ArcelorMittal

Mit dem Slogan „Schwer auf Draht“ hätte man das Geschäftsmodell von ArcelorMittal bereits hinreichend skizziert. Wobei Drähte erst am Ende der Produktionskette stehen. Zuvor gilt es, den Stahl erstmal zu produzieren. Dies geschieht einerseits mit „frischen“ Rohstoffen und andererseits schlicht mit Metallschrott.

Gesehen hatte ich den riesigen Industriebetrieb schon häufiger – zumeist während meiner Fototouren. Beim Anblick all der rostbraunen Schlote und Förderbänder ahnte ich, dass dort ein fotografisches Highlight auf Erkundung wartet. 

Der Punkt, der die Sache nicht nur fotografisch richtig heiß macht, sind die Schmelzöfen. In der Leitzentrale ist man relativ dicht dran – und kann mittels spezieller Gläser direkt in das glutflüssige Material sehen. Wie heiß der Stahl wird, spürt man, wenn glühende Barren unter einem (auf Rollen) vorbeifahren. 
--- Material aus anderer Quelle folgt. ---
===== src/hw/rtl/skt_pkg.sv =====
`default_nettype none

package skt_pkg;

    localparam int SKT_DEPTH_DEF = 16;
    localparam int KEY_W         = 32;
    localparam int ID_W          = 16;
    localparam int OCC_W         = 5;

    typedef enum logic [1:0] {
        FN_INSERT = 2'd0,
        FN_DELETE = 2'd1,
        FN_LOOKUP = 2'd2,
        FN_NOP    = 2'd3
    } t_func;

    typedef enum logic [1:0] {
        ST_OK   = 2'd0,
        ST_FULL = 2'd1,
        ST_MISS = 2'd2
    } t_status;

    typedef struct packed {
        logic signed [KEY_W-1:0] key;
        logic        [ID_W-1:0]  id;
    } t_entry;

    // comparator result: stored key vs. search key
    typedef struct packed {
        logic ge;
        logic eq;
    } t_cmp;

endpackage

`default_nettype wire


===== src/hw/rtl/skt_mem.sv =====
`default_nettype none

module skt_mem
    import skt_pkg::*;
#(
    parameter int DEPTH = SKT_DEPTH_DEF,
    parameter int AW    = (DEPTH > 1) ? $clog2(DEPTH) : 1
) (
    input  wire logic          i_clk,
    input  wire logic          i_we,
    input  wire logic [AW-1:0] i_waddr,
    input  wire t_entry        i_wdata,
    input  wire logic [AW-1:0] i_raddr,
    output t_entry             o_rdata
);

    t_entry r_mem [DEPTH];
    t_entry r_rdata;

    always_ff @(posedge i_clk) begin
        if (i_we) begin
            r_mem[i_waddr] <= i_wdata;
        end
        r_rdata <= r_mem[i_raddr];
    end

    assign o_rdata = r_rdata;

endmodule

`default_nettype wire


===== src/hw/rtl/skt_cmp.sv =====
`default_nettype none

module skt_cmp
    import skt_pkg::*;
(
    input  wire logic signed [KEY_W-1:0] i_a,
    input  wire logic signed [KEY_W-1:0] i_b,
    output t_cmp                         o_res
);

    assign o_res.ge = (i_a >= i_b);
    assign o_res.eq = (i_a == i_b);

endmodule

`default_nettype wire


===== src/hw/rtl/sorted_key_table_core.sv =====
`default_nettype none

// Channel   Dir  Fields (low bit first)
// s_axis    in   tdata: key[31:0], entry_id[47:32]; tuser: func[1:0]
// m_axis    out  tdata: found[0], status[2:1], occupancy[7:3]
//
// One transaction at a time; s_axis_tready is high only while the sequencer idles.
// Insert walks down from the top entry, shifting while key >= new key.
// Delete/lookup walk up from entry 0 through one memory read port.
// Full-table insert, empty-table insert/delete/lookup and func 3 skip the table walk.
// A result waiting on m_axis does not block the next input; reset is synchronous.

module sorted_key_table_core
    import skt_pkg::*;
#(
    parameter int DEPTH = SKT_DEPTH_DEF
) (
    input  wire logic        i_clk,
    input  wire logic        i_rst_n,
    input  wire logic        s_axis_tvalid,
    output logic             s_axis_tready,
    input  wire logic [47:0] s_axis_tdata,   // key, entry_id
    input  wire logic [1:0]  s_axis_tuser,   // func
    output logic             m_axis_tvalid,
    input  wire logic        m_axis_tready,
    output logic [7:0]       m_axis_tdata    // found, status, occupancy
);

    localparam int AW    = (DEPTH > 1) ? $clog2(DEPTH) : 1;
    localparam int CNTW  = ($clog2(DEPTH + 1) > OCC_W) ? $clog2(DEPTH + 1) : OCC_W;

    typedef enum logic [2:0] {
        S_IDLE,
        S_INS,
        S_INS0,
        S_DEL,
        S_LKP,
        S_RESP
    } t_state;

    t_state                  r_state,  n_state;
    logic signed [KEY_W-1:0] r_key,    n_key;
    logic [ID_W-1:0]         r_id,     n_id;
    logic [AW-1:0]           r_pidx,   n_pidx;
    logic                    r_hit,    n_hit;
    logic [CNTW-1:0]         r_count,  n_count;
    logic                    r_found,  n_found;
    t_status                 r_status, n_status;
    logic                    r_ovalid, n_ovalid;
    logic [7:0]              r_odata,  n_odata;

    logic            in_acc;
    logic            out_load;
    logic [CNTW-1:0] cnt_m1;
    logic            last;
    logic            hit_now;
    t_func           func;
    t_entry          new_ent;
    t_entry          rd_ent;
    t_cmp            cmp;
    logic            we;
    logic [AW-1:0]   waddr;
    logic [AW-1:0]   raddr;
    t_entry          wdata;

    assign s_axis_tready = (r_state == S_IDLE);
    assign in_acc        = s_axis_tvalid && s_axis_tready;
    assign func          = t_func'(s_axis_tuser);
    assign cnt_m1        = r_count - CNTW'(1);
    assign last          = (CNTW'(r_pidx) == cnt_m1);
    assign new_ent.key   = r_key;
    assign new_ent.id    = r_id;
    assign out_load      = (r_state == S_RESP) && (!r_ovalid || m_axis_tready);
    assign hit_now       = r_hit || cmp.eq;

    skt_mem #(
        .DEPTH (DEPTH),
        .AW    (AW)
    ) u_mem (
        .i_clk   (i_clk),
        .i_we    (we),
        .i_waddr (waddr),
        .i_wdata (wdata),
        .i_raddr (raddr),
        .o_rdata (rd_ent)
    );

    skt_cmp u_cmp (
        .i_a   (rd_ent.key),
        .i_b   (r_key),
        .o_res (cmp)
    );

    always_comb begin
        n_state  = r_state;
        n_key    = r_key;
        n_id     = r_id;
        n_pidx   = r_pidx;
        n_hit    = r_hit;
        n_count  = r_count;
        n_found  = r_found;
        n_status = r_status;
        n_odata  = r_odata;
        n_ovalid = r_ovalid && !m_axis_tready;
        we       = 1'b0;
        waddr    = r_pidx;
        wdata    = rd_ent;
        raddr    = '0;

        case (r_state)
            S_IDLE: begin
                n_key    = s_axis_tdata[KEY_W-1:0];
                n_id     = s_axis_tdata[KEY_W+ID_W-1:KEY_W];
                n_found  = 1'b0;
                n_status = ST_OK;
                n_hit    = 1'b0;
                n_pidx   = '0;
                if (func == FN_INSERT) begin
                    raddr = cnt_m1[AW-1:0];
                end
                if (in_acc) begin
                    case (func)
                        FN_INSERT: begin
                            if (r_count >= CNTW'(DEPTH)) begin
                                n_status = ST_FULL;
                                n_state  = S_RESP;
                            end else if (r_count == '0) begin
                                we          = 1'b1;
                                waddr       = '0;
                                wdata.key   = s_axis_tdata[KEY_W-1:0];
                                wdata.id    = s_axis_tdata[KEY_W+ID_W-1:KEY_W];
                                n_count     = CNTW'(1);
                                n_state     = S_RESP;
                            end else begin
                                n_pidx  = cnt_m1[AW-1:0];
                                n_state = S_INS;
                            end
                        end
                        FN_DELETE, FN_LOOKUP: begin
                            if (r_count == '0) begin
                                n_status = ST_MISS;
                                n_state  = S_RESP;
                            end else begin
                                n_state = (func == FN_DELETE) ? S_DEL : S_LKP;
                            end
                        end
                        default: begin
                            n_state = S_RESP;
                        end
                    endcase
                end
            end

            S_INS: begin
                raddr = r_pidx - AW'(1);
                we    = 1'b1;
                waddr = r_pidx + AW'(1);
                if (cmp.ge) begin
                    wdata = rd_ent;
                    if (r_pidx == '0) begin
                        n_state = S_INS0;
                    end else begin
                        n_pidx = r_pidx - AW'(1);
                    end
                end else begin
                    wdata   = new_ent;
                    n_count = r_count + CNTW'(1);
                    n_state = S_RESP;
                end
            end

            S_INS0: begin
                we      = 1'b1;
                waddr   = '0;
                wdata   = new_ent;
                n_count = r_count + CNTW'(1);
                n_state = S_RESP;
            end

            S_DEL: begin
                raddr = r_pidx + AW'(1);
                // past the match every entry moves down one place
                if (r_hit) begin
                    we    = 1'b1;
                    waddr = r_pidx - AW'(1);
                    wdata = rd_ent;
                end
                if (last) begin
                    if (hit_now) begin
                        n_count = cnt_m1;
                    end else begin
                        n_status = ST_MISS;
                    end
                    n_state = S_RESP;
                end else begin
                    n_pidx = r_pidx + AW'(1);
                    n_hit  = hit_now;
                end
            end

            S_LKP: begin
                raddr = r_pidx + AW'(1);
                if (cmp.eq) begin
                    n_found = 1'b1;
                    n_state = S_RESP;
                end else if (last) begin
                    n_status = ST_MISS;
                    n_state  = S_RESP;
                end else begin
                    n_pidx = r_pidx + AW'(1);
                end
            end

            S_RESP: begin
                if (out_load) begin
                    n_odata  = {r_count[OCC_W-1:0], r_status, r_found};
                    n_ovalid = 1'b1;
                    n_state  = S_IDLE;
                end
            end

            default: begin
                n_state = S_IDLE;
            end
        endcase
    end

    always_ff @(posedge i_clk) begin
        if (!i_rst_n) begin
            r_state  <= S_IDLE;
            r_count  <= '0;
            r_ovalid <= 1'b0;
        end else begin
            r_state  <= n_state;
            r_count  <= n_count;
            r_ovalid <= n_ovalid;
        end
        r_key    <= n_key;
        r_id     <= n_id;
        r_pidx   <= n_pidx;
        r_hit    <= n_hit;
        r_found  <= n_found;
        r_status <= n_status;
        r_odata  <= n_odata;
    end

    assign m_axis_tvalid = r_ovalid;
    assign m_axis_tdata  = r_odata;

    a_count_bound: assert property (@(posedge i_clk) disable iff (!i_rst_n)
        r_count <= CNTW'(DEPTH))
        else $error("entry count above table depth");

    a_full_only_when_full: assert property (@(posedge i_clk) disable iff (!i_rst_n)
        (out_load && (r_status == ST_FULL)) |-> (r_count == CNTW'(DEPTH)))
        else $error("full status reported on a table with room");

    a_lookup_keeps_count: assert property (@(posedge i_clk) disable iff (!i_rst_n)
        (r_state == S_LKP) |=> (r_count == $past(r_count)))
        else $error("lookup changed the entry count");

endmodule

`default_nettype wire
Die hier gezeigten Fotos sind unter herausfordernden (und teilweise atemberaubenden) Bedingungen entstanden. Natürlich hatte ich ein Stativ dabei, aber schwere Maschinen haben allenthalben für spürbare Erschütterungen des Bodens gesorgt. 

Ein Objektiv-Wechsel kam hier nicht in Frage, denn die Umgebung war extrem staubig.

Die in dieser Serie gezeigten Bilder habe ich im Februar 2013 und an drei morgendlichen Tagen im Januar / Februar 2018 aufgenommen.